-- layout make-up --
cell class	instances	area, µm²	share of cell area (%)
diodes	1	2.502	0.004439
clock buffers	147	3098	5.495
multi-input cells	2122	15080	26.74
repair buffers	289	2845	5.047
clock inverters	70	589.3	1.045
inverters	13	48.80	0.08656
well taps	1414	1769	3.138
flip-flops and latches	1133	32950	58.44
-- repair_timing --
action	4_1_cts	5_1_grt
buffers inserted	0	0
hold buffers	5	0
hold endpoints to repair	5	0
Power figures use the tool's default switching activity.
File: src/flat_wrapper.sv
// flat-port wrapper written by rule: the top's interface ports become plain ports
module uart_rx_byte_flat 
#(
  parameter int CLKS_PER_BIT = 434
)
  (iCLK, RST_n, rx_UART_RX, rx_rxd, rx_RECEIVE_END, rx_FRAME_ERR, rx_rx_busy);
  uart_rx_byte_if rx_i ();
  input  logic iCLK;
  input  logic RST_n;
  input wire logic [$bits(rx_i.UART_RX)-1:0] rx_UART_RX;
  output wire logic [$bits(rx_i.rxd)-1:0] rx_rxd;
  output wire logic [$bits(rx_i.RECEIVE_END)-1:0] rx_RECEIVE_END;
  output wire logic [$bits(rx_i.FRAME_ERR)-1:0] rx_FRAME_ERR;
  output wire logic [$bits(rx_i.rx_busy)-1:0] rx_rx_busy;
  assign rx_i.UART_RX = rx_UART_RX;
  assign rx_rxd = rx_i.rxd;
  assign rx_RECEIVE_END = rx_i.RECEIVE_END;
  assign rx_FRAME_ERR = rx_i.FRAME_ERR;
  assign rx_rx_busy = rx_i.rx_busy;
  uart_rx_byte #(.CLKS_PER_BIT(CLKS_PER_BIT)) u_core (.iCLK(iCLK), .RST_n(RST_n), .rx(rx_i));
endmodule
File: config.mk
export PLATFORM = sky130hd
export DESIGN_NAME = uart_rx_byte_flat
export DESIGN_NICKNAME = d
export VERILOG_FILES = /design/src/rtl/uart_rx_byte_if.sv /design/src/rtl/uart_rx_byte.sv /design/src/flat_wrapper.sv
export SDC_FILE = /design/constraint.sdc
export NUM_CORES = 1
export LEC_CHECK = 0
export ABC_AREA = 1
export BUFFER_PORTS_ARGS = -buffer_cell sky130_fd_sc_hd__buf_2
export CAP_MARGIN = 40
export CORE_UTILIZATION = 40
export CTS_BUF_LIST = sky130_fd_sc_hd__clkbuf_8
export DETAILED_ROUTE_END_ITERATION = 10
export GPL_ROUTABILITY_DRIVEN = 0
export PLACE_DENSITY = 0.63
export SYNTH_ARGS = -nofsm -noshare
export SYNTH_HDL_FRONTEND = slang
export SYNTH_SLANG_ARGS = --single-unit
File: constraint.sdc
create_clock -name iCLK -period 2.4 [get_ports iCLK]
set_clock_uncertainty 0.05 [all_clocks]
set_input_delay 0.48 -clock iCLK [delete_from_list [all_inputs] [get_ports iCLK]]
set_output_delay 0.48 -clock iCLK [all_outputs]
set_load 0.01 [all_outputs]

#####

◆ **Exercise**
What lines in the material above hold the string "inverters"? List them.

◆ **Your response**
clock inverters	70	589.3	1.045
inverters	13	48.80	0.08656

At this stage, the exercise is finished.